Tether envisions superintelligence as a foundational element possessed by its owner and is enforcing this through:

Local-first AI

Synonymous with decentralized AI, “Local-first” AI aims to create sovereign AI solutions that do not rely on centralized infrastructure, such as data centers, to operate. They are considered cost-effective, relatively more sustainable, and unarguably more private than centralized AI. Tether is building AI applications that rely entirely on the device’s resources. These applications store data in device memory and use its processors for advanced operations, such as fine-tuning and inference.

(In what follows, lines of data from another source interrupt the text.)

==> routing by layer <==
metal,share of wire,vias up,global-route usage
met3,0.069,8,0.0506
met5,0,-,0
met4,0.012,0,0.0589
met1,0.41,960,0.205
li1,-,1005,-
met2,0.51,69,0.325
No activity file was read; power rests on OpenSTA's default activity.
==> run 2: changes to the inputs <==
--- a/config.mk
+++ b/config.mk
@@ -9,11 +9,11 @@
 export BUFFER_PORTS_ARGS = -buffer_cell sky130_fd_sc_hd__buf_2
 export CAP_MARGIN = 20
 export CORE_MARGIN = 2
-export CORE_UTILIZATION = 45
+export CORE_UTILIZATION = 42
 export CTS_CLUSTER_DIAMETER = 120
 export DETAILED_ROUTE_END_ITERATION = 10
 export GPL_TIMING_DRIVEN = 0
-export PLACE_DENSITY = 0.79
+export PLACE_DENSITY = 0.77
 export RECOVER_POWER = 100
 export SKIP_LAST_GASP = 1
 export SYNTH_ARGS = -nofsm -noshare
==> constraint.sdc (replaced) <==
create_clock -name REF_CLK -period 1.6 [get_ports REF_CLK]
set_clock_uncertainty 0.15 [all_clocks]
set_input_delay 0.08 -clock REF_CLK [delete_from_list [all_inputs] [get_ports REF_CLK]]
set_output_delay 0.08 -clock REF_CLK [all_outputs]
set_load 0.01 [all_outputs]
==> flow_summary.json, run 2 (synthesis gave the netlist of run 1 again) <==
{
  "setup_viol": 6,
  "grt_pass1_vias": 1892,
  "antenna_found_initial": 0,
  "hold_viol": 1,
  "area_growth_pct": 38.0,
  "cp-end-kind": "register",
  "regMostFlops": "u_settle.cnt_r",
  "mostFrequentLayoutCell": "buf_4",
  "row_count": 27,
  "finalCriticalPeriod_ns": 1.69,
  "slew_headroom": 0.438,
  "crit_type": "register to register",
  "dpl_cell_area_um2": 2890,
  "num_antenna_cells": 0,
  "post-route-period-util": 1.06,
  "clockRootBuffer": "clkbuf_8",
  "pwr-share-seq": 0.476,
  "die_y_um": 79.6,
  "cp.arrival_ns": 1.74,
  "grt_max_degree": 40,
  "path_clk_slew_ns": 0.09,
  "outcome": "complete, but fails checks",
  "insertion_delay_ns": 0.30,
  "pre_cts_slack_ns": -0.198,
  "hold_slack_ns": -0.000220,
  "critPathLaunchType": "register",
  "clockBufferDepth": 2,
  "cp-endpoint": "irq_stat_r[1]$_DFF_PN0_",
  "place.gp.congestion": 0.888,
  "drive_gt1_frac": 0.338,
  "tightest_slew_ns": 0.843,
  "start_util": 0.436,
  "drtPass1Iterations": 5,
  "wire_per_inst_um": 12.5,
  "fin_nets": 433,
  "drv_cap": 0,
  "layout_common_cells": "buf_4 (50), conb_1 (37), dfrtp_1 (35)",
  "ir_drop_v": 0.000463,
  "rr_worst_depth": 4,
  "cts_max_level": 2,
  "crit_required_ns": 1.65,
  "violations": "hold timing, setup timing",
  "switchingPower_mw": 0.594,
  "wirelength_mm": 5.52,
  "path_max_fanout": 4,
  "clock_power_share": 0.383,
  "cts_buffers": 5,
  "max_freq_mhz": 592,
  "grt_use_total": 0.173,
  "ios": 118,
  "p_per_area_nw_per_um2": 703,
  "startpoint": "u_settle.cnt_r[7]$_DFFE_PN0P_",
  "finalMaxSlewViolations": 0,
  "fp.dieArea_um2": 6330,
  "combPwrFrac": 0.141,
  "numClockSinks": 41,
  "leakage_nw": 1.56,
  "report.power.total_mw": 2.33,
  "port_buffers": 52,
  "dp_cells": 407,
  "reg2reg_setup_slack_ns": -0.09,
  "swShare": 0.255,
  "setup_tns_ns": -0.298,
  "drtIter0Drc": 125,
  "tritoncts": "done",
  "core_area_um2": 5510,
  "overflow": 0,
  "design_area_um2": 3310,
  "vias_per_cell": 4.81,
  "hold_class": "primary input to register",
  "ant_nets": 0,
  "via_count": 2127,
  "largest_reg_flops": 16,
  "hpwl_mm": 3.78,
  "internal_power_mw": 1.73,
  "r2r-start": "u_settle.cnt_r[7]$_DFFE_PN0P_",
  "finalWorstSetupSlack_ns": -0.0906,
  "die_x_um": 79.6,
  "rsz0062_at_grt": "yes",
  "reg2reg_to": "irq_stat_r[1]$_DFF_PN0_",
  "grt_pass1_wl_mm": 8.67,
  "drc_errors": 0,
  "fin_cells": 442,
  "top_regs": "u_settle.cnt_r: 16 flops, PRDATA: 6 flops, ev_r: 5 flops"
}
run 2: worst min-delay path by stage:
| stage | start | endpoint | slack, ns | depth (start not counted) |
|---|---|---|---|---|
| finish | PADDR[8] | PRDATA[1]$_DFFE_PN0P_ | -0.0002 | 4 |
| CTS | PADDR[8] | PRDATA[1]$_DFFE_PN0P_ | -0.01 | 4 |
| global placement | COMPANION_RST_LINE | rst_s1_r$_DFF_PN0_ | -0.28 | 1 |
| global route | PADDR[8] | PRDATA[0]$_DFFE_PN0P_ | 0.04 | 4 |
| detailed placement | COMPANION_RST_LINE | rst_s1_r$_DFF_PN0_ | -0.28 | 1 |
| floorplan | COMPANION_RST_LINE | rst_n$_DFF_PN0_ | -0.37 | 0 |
[src/pmcs_consts.vh]
// Constants for the power monitor conversion setup block
// Assumes a single 20 MHz clock and the host register port of pmcs_top
`ifndef PMCS_CONSTS_VH
`define PMCS_CONSTS_VH

`define PMCS_ADDR_DEV_SETUP   8'h00
`define PMCS_ADDR_CONV_SETUP  8'h01
`define PMCS_DEV_SETUP_RST    16'h0000
`define PMCS_CONV_SETUP_RST   16'hfb68

`define PMCS_BIT_SOFT_RST     15
`define PMCS_DLY_HI           13
`define PMCS_DLY_LO           6
`define PMCS_BIT_SPAN         4
`define PMCS_MODE_HI          15
`define PMCS_MODE_CONT        15
`define PMCS_MODE_EN_HI       14
`define PMCS_MODE_EN_LO       12
`define PMCS_BUS_CT_HI        11
`define PMCS_BUS_CT_LO        9
`define PMCS_SH_CT_HI         8
`define PMCS_SH_CT_LO         6
`define PMCS_TMP_CT_HI        5
`define PMCS_TMP_CT_LO        3
`define PMCS_AVG_HI           2
`define PMCS_AVG_LO           0

`define PMCS_CLK_PERIOD_NS    50
`define PMCS_DLY_STEP_US      2000
`define PMCS_CT0_US           50
`define PMCS_CT1_US           84
`define PMCS_CT2_US           150
`define PMCS_CT3_US           280
`define PMCS_CT4_US           540
`define PMCS_CT5_US           1052
`define PMCS_CT6_US           2074
`define PMCS_CT7_US           4120

`define PMCS_AVG_SH0          4'h0
`define PMCS_AVG_SH1          4'h2
`define PMCS_AVG_SH2          4'h4
`define PMCS_AVG_SH3          4'h6
`define PMCS_AVG_SH4          4'h7
`define PMCS_AVG_SH5          4'h8
`define PMCS_AVG_SH6          4'h9
`define PMCS_AVG_SH7          4'ha

`define PMCS_CH_BUS           2'h0
`define PMCS_CH_SHUNT         2'h1
`define PMCS_CH_TEMP          2'h2
`define PMCS_TMR_W            24
`define PMCS_ACC_W            26

`endif

[src/pmcs_cycle_timer.v]
// Down-counting cycle timer used for delay steps and conversions
// Assumes loaded counts of at least one; done pulses when the count expires
`include "pmcs_consts.vh"

module pmcs_cycle_timer (
    input  wire                    i_clock,
    input  wire                    i_rst_n,
    input  wire                    i_clear,
    input  wire                    i_load,
    input  wire [`PMCS_TMR_W-1:0]  i_count,
    output wire                    o_done
);

    reg [`PMCS_TMR_W-1:0] count;

    // Done while the last remaining cycle is counted
    assign o_done = (count == {{(`PMCS_TMR_W-1){1'b0}}, 1'b1});

    always @(posedge i_clock or negedge i_rst_n)
    begin
        if (!i_rst_n)
            count <= {`PMCS_TMR_W{1'b0}};
        else if (i_clear)
            count <= {`PMCS_TMR_W{1'b0}};
        else if (i_load)
            count <= i_count;
        else if (count != {`PMCS_TMR_W{1'b0}})
            count <= count - {{(`PMCS_TMR_W-1){1'b0}}, 1'b1};
    end

endmodule // pmcs_cycle_timer

[src/pmcs_top.v]
// Setup registers and conversion sequencer of the power monitor
// Assumes the host port and converter sample are on the same clock
`include "pmcs_consts.vh"

module pmcs_top #(
    parameter CYCLES_PER_US   = 1000 / `PMCS_CLK_PERIOD_NS,
    parameter DLY_STEP_CYCLES = `PMCS_DLY_STEP_US * (1000 / `PMCS_CLK_PERIOD_NS)
) (
    input  wire        i_clock,
    input  wire        i_rst_n,
    input  wire        i_reg_wr,
    input  wire [7:0]  i_reg_addr,
    input  wire [15:0] i_reg_wdata,
    input  wire [15:0] i_adc_sample,
    output reg  [15:0] o_reg_rdata,
    output reg         o_shunt_span_sel,
    output reg         o_conv_start,
    output reg         o_conv_active,
    output reg  [1:0]  o_conv_chan,
    output reg         o_result_update,
    output wire [15:0] o_bus_volt_result,
    output wire [15:0] o_shunt_volt_result,
    output wire [15:0] o_temp_result
);

    localparam ST_IDLE  = 2'h0;
    localparam ST_DELAY = 2'h1;
    localparam ST_CONV  = 2'h2;

    reg        soft_rst;
    reg [7:0]  start_delay_steps;
    reg [15:0] conv_setup;
    reg        start_req;
    reg        abort;
    reg [1:0]  state;
    reg [7:0]  steps_left;
    reg [10:0] samp_cnt;
    reg        tmr_load;
    reg [`PMCS_TMR_W-1:0] tmr_count;
    reg [`PMCS_ACC_W-1:0] acc [0:2];
    reg [15:0] res [0:2];
    wire       tmr_done;

    wire [15:0] dev_rst_val = `PMCS_DEV_SETUP_RST;
    wire       wr_dev  = i_reg_wr && (i_reg_addr == `PMCS_ADDR_DEV_SETUP);
    wire       wr_conv = i_reg_wr && (i_reg_addr == `PMCS_ADDR_CONV_SETUP);

    // Mode decode: top bit continuous, low bits channel enables
    wire       mode_cont = conv_setup[`PMCS_MODE_CONT];
    wire [2:0] chan_en   = conv_setup[`PMCS_MODE_EN_HI:`PMCS_MODE_EN_LO];
    wire       shutdown  = (chan_en == 3'h0);

    function [31:0] ct_us;
        input [2:0] code;
        begin
            case (code)
                3'h0:    ct_us = `PMCS_CT0_US;
                3'h1:    ct_us = `PMCS_CT1_US;
                3'h2:    ct_us = `PMCS_CT2_US;
                3'h3:    ct_us = `PMCS_CT3_US;
                3'h4:    ct_us = `PMCS_CT4_US;
                3'h5:    ct_us = `PMCS_CT5_US;
                3'h6:    ct_us = `PMCS_CT6_US;
                default: ct_us = `PMCS_CT7_US;
            endcase
        end
    endfunction

    function [3:0] avg_shift;
        input [2:0] code;
        begin
            case (code)
                3'h0:    avg_shift = `PMCS_AVG_SH0;
                3'h1:    avg_shift = `PMCS_AVG_SH1;
                3'h2:    avg_shift = `PMCS_AVG_SH2;
                3'h3:    avg_shift = `PMCS_AVG_SH3;
                3'h4:    avg_shift = `PMCS_AVG_SH4;
                3'h5:    avg_shift = `PMCS_AVG_SH5;
                3'h6:    avg_shift = `PMCS_AVG_SH6;
                default: avg_shift = `PMCS_AVG_SH7;
            endcase
        end
    endfunction

    // Channel order bus, shunt, temperature
    wire [1:0] first_chan = chan_en[0] ? `PMCS_CH_BUS :
                            chan_en[1] ? `PMCS_CH_SHUNT : `PMCS_CH_TEMP;
    reg  [1:0] next_chan;
    reg        last_chan;
    always @*
    begin
        next_chan = `PMCS_CH_TEMP;
        last_chan = 1'b1;
        if (o_conv_chan == `PMCS_CH_BUS && chan_en[1])
        begin
            next_chan = `PMCS_CH_SHUNT;
            last_chan = 1'b0;
        end
        else if (o_conv_chan != `PMCS_CH_TEMP && chan_en[2])
        begin
            next_chan = `PMCS_CH_TEMP;
            last_chan = 1'b0;
        end
    end

    reg [2:0] ct_sel;
    always @*
    begin
        case (next_chan)
            `PMCS_CH_BUS:   ct_sel = conv_setup[`PMCS_BUS_CT_HI:`PMCS_BUS_CT_LO];
            `PMCS_CH_SHUNT: ct_sel = conv_setup[`PMCS_SH_CT_HI:`PMCS_SH_CT_LO];
            default:        ct_sel = conv_setup[`PMCS_TMP_CT_HI:`PMCS_TMP_CT_LO];
        endcase
    end
    reg [2:0] ct_first;
    always @*
    begin
        case (first_chan)
            `PMCS_CH_BUS:   ct_first = conv_setup[`PMCS_BUS_CT_HI:`PMCS_BUS_CT_LO];
            `PMCS_CH_SHUNT: ct_first = conv_setup[`PMCS_SH_CT_HI:`PMCS_SH_CT_LO];
            default:        ct_first = conv_setup[`PMCS_TMP_CT_HI:`PMCS_TMP_CT_LO];
        endcase
    end

    wire [31:0] next_cyc  = ct_us(ct_sel) * CYCLES_PER_US - 1;
    wire [31:0] first_cyc = ct_us(ct_first) * CYCLES_PER_US - 1;
    wire [31:0] step_cyc  = DLY_STEP_CYCLES - 1;
    wire [3:0]  sh        = avg_shift(conv_setup[`PMCS_AVG_HI:`PMCS_AVG_LO]);
    wire [10:0] avg_last  = (11'h001 << sh) - 11'h001;
    wire        take      = (state == ST_CONV) && tmr_done;
    wire        run_done  = take && last_chan && (samp_cnt == avg_last);

    // Host registers; a soft reset returns both to defaults next cycle
    always @(posedge i_clock or negedge i_rst_n)
    begin
        if (!i_rst_n)
        begin
            soft_rst          <= 1'b0;
            start_delay_steps <= 8'h00;
            o_shunt_span_sel  <= 1'b0;
            conv_setup        <= `PMCS_CONV_SETUP_RST;
            abort             <= 1'b0;
            o_reg_rdata       <= 16'h0000;
        end
        else if (soft_rst)
        begin
            soft_rst          <= 1'b0;
            start_delay_steps <= dev_rst_val[`PMCS_DLY_HI:`PMCS_DLY_LO];
            o_shunt_span_sel  <= 1'b0;
            conv_setup        <= `PMCS_CONV_SETUP_RST;
            abort             <= 1'b0;
            o_reg_rdata       <= 16'h0000;
        end
        else
        begin
            abort <= wr_conv;
            if (wr_dev)
            begin
                soft_rst          <= i_reg_wdata[`PMCS_BIT_SOFT_RST];
                start_delay_steps <= i_reg_wdata[`PMCS_DLY_HI:`PMCS_DLY_LO];
                o_shunt_span_sel  <= i_reg_wdata[`PMCS_BIT_SPAN];
            end
            if (wr_conv)
                conv_setup <= i_reg_wdata;
            if (i_reg_addr == `PMCS_ADDR_DEV_SETUP)
            begin
                o_reg_rdata <= 16'h0000;
                o_reg_rdata[`PMCS_DLY_HI:`PMCS_DLY_LO] <= start_delay_steps;
                o_reg_rdata[`PMCS_BIT_SPAN] <= o_shunt_span_sel;
            end
            else if (i_reg_addr == `PMCS_ADDR_CONV_SETUP)
                o_reg_rdata <= conv_setup;
            else
                o_reg_rdata <= 16'h0000;
        end
    end

    // Sequencer: start request, start delay, channel conversions
    always @(posedge i_clock or negedge i_rst_n)
    begin
        if (!i_rst_n)
        begin
            state           <= ST_IDLE;
            start_req       <= 1'b1;
            steps_left      <= 8'h00;
            samp_cnt        <= 11'h000;
            tmr_load        <= 1'b0;
            tmr_count       <= {`PMCS_TMR_W{1'b0}};
            o_conv_start    <= 1'b0;
            o_conv_active   <= 1'b0;
            o_conv_chan     <= `PMCS_CH_BUS;
            o_result_update <= 1'b0;
        end
        else if (soft_rst || abort)
        begin
            state           <= ST_IDLE;
            start_req       <= 1'b1;
            steps_left      <= 8'h00;
            samp_cnt        <= 11'h000;
            tmr_load        <= 1'b0;
            tmr_count       <= {`PMCS_TMR_W{1'b0}};
            o_conv_start    <= 1'b0;
            o_conv_active   <= 1'b0;
            o_conv_chan     <= `PMCS_CH_BUS;
            o_result_update <= 1'b0;
        end
        else
        begin
            tmr_load        <= 1'b0;
            o_conv_start    <= 1'b0;
            o_result_update <= run_done;
            case (state)
                ST_IDLE:
                begin
                    if (start_req && !shutdown)
                    begin
                        start_req <= 1'b0;
                        if (start_delay_steps != 8'h00)
                        begin
                            state      <= ST_DELAY;
                            steps_left <= start_delay_steps;
                            tmr_load   <= 1'b1;
                            tmr_count  <= step_cyc[`PMCS_TMR_W-1:0];
                        end
                        else
                        begin
                            state         <= ST_CONV;
                            o_conv_chan   <= first_chan;
                            o_conv_start  <= 1'b1;
                            o_conv_active <= 1'b1;
                            tmr_load      <= 1'b1;
                            tmr_count     <= first_cyc[`PMCS_TMR_W-1:0];
                        end
                    end
                end
                ST_DELAY:
                begin
                    if (tmr_done)
                    begin
                        steps_left <= steps_left - 8'h01;
                        tmr_load   <= 1'b1;
                        if (steps_left == 8'h01)
                        begin
                            state         <= ST_CONV;
                            o_conv_chan   <= first_chan;
                            o_conv_start  <= 1'b1;
                            o_conv_active <= 1'b1;
                            tmr_count     <= first_cyc[`PMCS_TMR_W-1:0];
                        end
                        else
                            tmr_count <= step_cyc[`PMCS_TMR_W-1:0];
                    end
                end
                ST_CONV:
                begin
                    if (take && !last_chan)
                    begin
                        o_conv_chan  <= next_chan;
                        o_conv_start <= 1'b1;
                        tmr_load     <= 1'b1;
                        tmr_count    <= next_cyc[`PMCS_TMR_W-1:0];
                    end
                    else if (take && (!run_done || mode_cont))
                    begin
                        samp_cnt     <= run_done ? 11'h000 : samp_cnt + 11'h001;
                        o_conv_chan  <= first_chan;
                        o_conv_start <= 1'b1;
                        tmr_load     <= 1'b1;
                        tmr_count    <= first_cyc[`PMCS_TMR_W-1:0];
                    end
                    else if (take)
                    begin
                        samp_cnt      <= 11'h000;
                        state         <= ST_IDLE;
                        o_conv_active <= 1'b0;
                    end
                end
                default:
                    state <= ST_IDLE;
            endcase
        end
    end

    // Per-channel sum of samples and published average
    genvar g;
    generate
        for (g = 0; g < 3; g = g + 1)
        begin : g_chan
            wire                   hit = take && (o_conv_chan == g);
            wire [`PMCS_ACC_W-1:0] sum = acc[g] + (hit ?
                {{(`PMCS_ACC_W-16){i_adc_sample[15]}}, i_adc_sample} :
                {`PMCS_ACC_W{1'b0}});
            wire [`PMCS_ACC_W-1:0] sample_count_sel = $signed(sum) >>> sh;
            always @(posedge i_clock or negedge i_rst_n)
            begin
                if (!i_rst_n)
                begin
                    acc[g] <= {`PMCS_ACC_W{1'b0}};
                    res[g] <= 16'h0000;
                end
                else if (soft_rst || abort)
                begin
                    acc[g] <= {`PMCS_ACC_W{1'b0}};
                    res[g] <= soft_rst ? 16'h0000 : res[g];
                end
                else if (run_done)
                begin
                    acc[g] <= {`PMCS_ACC_W{1'b0}};
                    if (chan_en[g])
                        res[g] <= sample_count_sel[15:0];
                end
                else if (hit)
                    acc[g] <= sum;
            end
        end
    endgenerate

    assign o_bus_volt_result   = res[0];
    assign o_shunt_volt_result = res[1];
    assign o_temp_result       = res[2];

    pmcs_cycle_timer u_timer (
        .i_clock (i_clock),
        .i_rst_n (i_rst_n),
        .i_clear (soft_rst || abort),
        .i_load  (tmr_load),
        .i_count (tmr_count),
        .o_done  (tmr_done)
    );

endmodule // pmcs_top

[config.mk]
export PLATFORM = sky130hd
export DESIGN_NAME = pmcs_top
export DESIGN_NICKNAME = d
export VERILOG_FILES = /design/src/pmcs_cycle_timer.v /design/src/pmcs_top.v
export VERILOG_INCLUDE_DIRS = /design/src /design/src/src
export SDC_FILE = /design/constraint.sdc
export NUM_CORES = 1
export LEC_CHECK = 0
export BUFFER_PORTS_ARGS = -buffer_cell sky130_fd_sc_hd__buf_2
export CORE_MARGIN = 2
export CORE_UTILIZATION = 57
export CTS_CLUSTER_DIAMETER = 30
export DETAILED_ROUTE_END_ITERATION = 12
export MAX_ROUTING_LAYER = met4
export PLACE_DENSITY = 0.74
export SLEW_MARGIN = 20
export SYNTH_ARGS = -nofsm -noshare
export SYNTH_HDL_FRONTEND = slang
export SYNTH_SLANG_ARGS = --single-unit
export TNS_END_PERCENT = 1
[constraint.sdc]
create_clock -name i_clock -period 5.4 [get_ports i_clock]
set_clock_uncertainty 0.1 [all_clocks]
set_input_delay 0.27 -clock i_clock [delete_from_list [all_inputs] [get_ports i_clock]]
set_output_delay 0.27 -clock i_clock [all_outputs]
set_load 0.02 [all_outputs]
==> impl_metrics.json <==
{
  "fin_nets": 2787,
  "seqCellArea_mm2": 0.00610,
  "rsz0062_at_grt": "yes",
  "yosys_warnings": 0,
  "cp.required_ns": 5.77,
  "ys_ff_latch": 243,
  "instances_no_fill": 3135,
  "hold_ws_ns": 0.0565,
  "htreeDepth": 3,
  "fillerInstances": 2721,
  "power_mw": 8.49,
  "wl_met2_um": 33500,
  "coreArea_mm2": 0.0337,
  "async_reset_ff_share_pct": 100,
  "cts_tree": "done",
  "status": "completed",
  "grt_usage_pct": 41.1,
  "fin_util_pct": 70.5,
  "grt_max_degree": 123,
  "worst_hold_path_type": "in2async",
  "yosysSeqAreaShare_pct": 31.0,
  "drc": 0,
  "setup_tns_ns": 0,
  "synth_top_area_share_pct": 29.6,
  "synthCells": 2460,
  "drt_first_pass_iters": 7,
  "wl_met1_um": 28000,
  "synth_top_family_by_area": "compound AO/OA/AOI/OAI gates",
  "relSlewSlack_pct": 26.9,
  "syn_area_mm2": 0.0196,
  "place_ws_ns": 0.113,
  "grt_remaining_overflow": 0,
  "routed_via_density": 6.67,
  "arrival_ns": 5.66,
  "crit_slowest_cell": "or4_4",
  "dpl_cell_area_mm2": 0.0210,
  "hold_violations": 0,
  "multi_input_area_mm2": 0.0130,
  "placed_cells": 2983,
  "core.rowCount": 67,
  "die_h_um": 190,
  "grt_pass1_wl_um": 113000,
  "io_pins": 113,
  "synth_top_area_cell": "dfrtp_1",
  "path_cells": "or4_4 -> or2_4 -> or4_4 -> nor2_2 -> buf_12 -> and2_1 -> ha_1 -> a2111oi_0 -> o21ai_1 -> a21oi_2 -> xor2_1 -> mux4_2 -> nor2_1 -> a211oi_1 -> nor3_1 -> a22o_1",
  "path_max_fanout": 35,
  "tightest_slew_ns": 1.10,
  "drv_cap": 0,
  "synth_top_flop_cell": "dfrtp_1",
  "drv_slew": 0,
  "grt_antenna_before_repair": 6,
  "synth_xor_area_share_pct": 4.82,
  "path_common_cell": "or4_4",
  "cellLeakagePower_nw": 11.2,
  "routed-wl-met3_um": 6120,
  "vias": 20900,
  "start_util_pct": 58.3,
  "syn_area_per_cell_um2": 7.98,
  "p_per_area_mw_per_mm2": 357,
  "place_congestion": 1.03,
  "routed_wl_um": 72500,
  "synth_most_common_cell": "nand2_1",
  "cp-end-kind": "register",
  "synth-simple-area-share_pct": 22.5,
  "clock.fmax_mhz": 189,
  "synth_edf_count": 0,
  "die_w_um": 190,
  "synthMuxAreaShare_pct": 3.08,
  "clock_latency_ns": 0.60,
  "clk_pin_slew_worst_paths_ns": 0.05,
  "first_global_vias": 20300,
  "synth-compound-area-share_pct": 27.2,
  "syn_to_final_growth_pct": 21.0,
  "ant_nets": 0,
  "path_class": "reg2reg",
  "layout_setup_ws_ns": 0.102,
  "cts_made_buffers": 69,
  "synth.distinct_cells": 88,
  "fin_area_mm2": 0.0238,
  "synth_fa_ha_area_share_pct": 7.84,
  "min_period_over_period_pct": 98.1,
  "detailed_place_hpwl_um": 51200,
  "ys_top_cells_by_area": "dfrtp_1 30%, ha_1 7.3%, nand2_1 6.8%, a21oi_1 5.8%, nor2_1 5.0%",
  "drive_gt1_share_pct": 15.1,
  "startpoint_type": "register",
  "wire_per_inst_um": 23.1,
  "top_layer": "met4",
  "synthTopCellsByCount": "355 x nand2_1, 260 x nor2_1, 232 x dfrtp_1, 229 x a21oi_1, 151 x o21ai_0",
  "irDropWorstVdd_mv": 0.418,
  "cts_sinks": 243,
  "slowest_delay_ns": 0.61,
  "finalSetupViolations": 0,
  "first_iter_violations": 2340,
  "die_area_mm2": 0.0359,
  "max-clock-path-buffers": 3,
  "place.port_buffers": 112,
  "cts_root_buffer": "clkbuf_16",
  "fin_crit_ns": 5.30
}
-- flip-flops by register name, indices dropped and copies added, names as in the netlist, 16 cells and up --
register             count
acc                     78
conv_setup              16
o_bus_volt_result       16
o_reg_rdata             16
o_shunt_volt_result     16
o_temp_result           16
tmr_count               22
u_timer.count           24
-- final timing paths --
kind	slack [ns]	end	from	cells after the start
max	0.10	o_temp_result[7]$_DFFE_PN0P_	u_timer.count[20]$_DFFE_PN0P_	16
min	0.06	acc[6]$_DFFE_PN0P_	i_rst_n	2
max reg2reg	0.10	o_temp_result[7]$_DFFE_PN0P_	u_timer.count[20]$_DFFE_PN0P_	16
min reg2reg	0.36	start_req$_DFFE_PN1P_	start_req$_DFFE_PN1P_	2
max in group asynchronous	4.15	tmr_count[8]$_DFFE_PN0P_	i_rst_n	3
min in group i_clock	0.08	o_reg_rdata[14]$_DFF_PN0_	i_reg_addr[0]	2
-- kinds of logic after synthesis --
kind of cell,Yosys count
compound gates,812
xor+xnor,108
fa+ha+maj,120
buf+inv,171
flops,243
mux,53
other cells,2
simple gates,951
-- routing by layer --
layer / vias up / global-route usage [%]
li1: 9415 / -
met1: 10000 / 49.1
met2: 1155 / 64.9
met3: 307 / 7.43
met4: 0 / 25.0
met5: - / -
-- where the power goes --
| part | switching, mW | total (mW) | internal (mW) |
|---|---|---|---|
| Sequential | 0.210 | 2.22 | 2.01 |
| Combinational | 1.31 | 2.04 | 0.730 |
| Clock | 1.33 | 4.23 | 2.90 |
| Total | 2.85 | 8.49 | 5.64 |
-- area by class of cell --
type | count | area share, %
diodes | 6 | 0.0632
repair buffers | 219 | 6.25
clock inverters | 45 | 2.40
flip-flops and latches | 243 | 25.7
well taps | 448 | 2.36
multi-input cells | 2047 | 54.8
clock buffers | 83 | 7.82
inverters | 44 | 0.695
-- placed cells by master (no fill, tap or decap), types with 45 or more instances in the layout --
master	count
a211oi_1	50
a21o_1	51
a21oi_1	225
and2_1	71
buf_2	111
buf_4	85
clkbuf_16	69
dfrtp_1	231
ha_1	115
nand2_1	354
nor2_1	259
nor3_1	45
o21ai_0	147
xnor2_1	47
xor2_1	57
-- critical path: cells and delay by family (launching register included) --
family | cells | cell delay (ns)
simple gates | 7 | 1.94
compound gates | 5 | 1.38
xor+xnor | 1 | 0.45
flops | 1 | 0.41
mux | 1 | 0.37
fa+ha+maj | 1 | 0.28
buf+inv | 1 | 0.21
-- repair_timing --
| item | CTS | global route |
|---|---|---|
| hold buffers | 17 | 0 |
| buffers inserted | 0 | 0 |
| endpoints found under the hold margin | 147 | 0 |
| resized for setup | 0 | 25 |
| endpoints found under the setup margin | 0 | 46 |
(Power assumes the default switching activity.)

P2P computing network for AI inference

Tether’s AI applications are built on the Pear runtime. Pear is a tooling platform for fully P2P applications that can operate without servers. Pear leverages the Holepunch tech stack. Holepunch is purpose-built for stable, direct communication between devices. Pear enables delegated inference for AI applications such as QVAC Workbench. Delegated inference enables a unified, dynamic workstation architecture where compute tasks are fluidly distributed between mobile and desktop environments, allowing either device to offload high-intensity processing to the most capable system. That is, you can start a task on your mobile device and delegate it to your desktop or laptop for completion.

AI for everyone

The only way to scale intelligence to the needs of a ten-billion-strong society is to push it to the edge. This, in turn, depends on the progress made by experiments aimed at cost-effectively localizing AI computation.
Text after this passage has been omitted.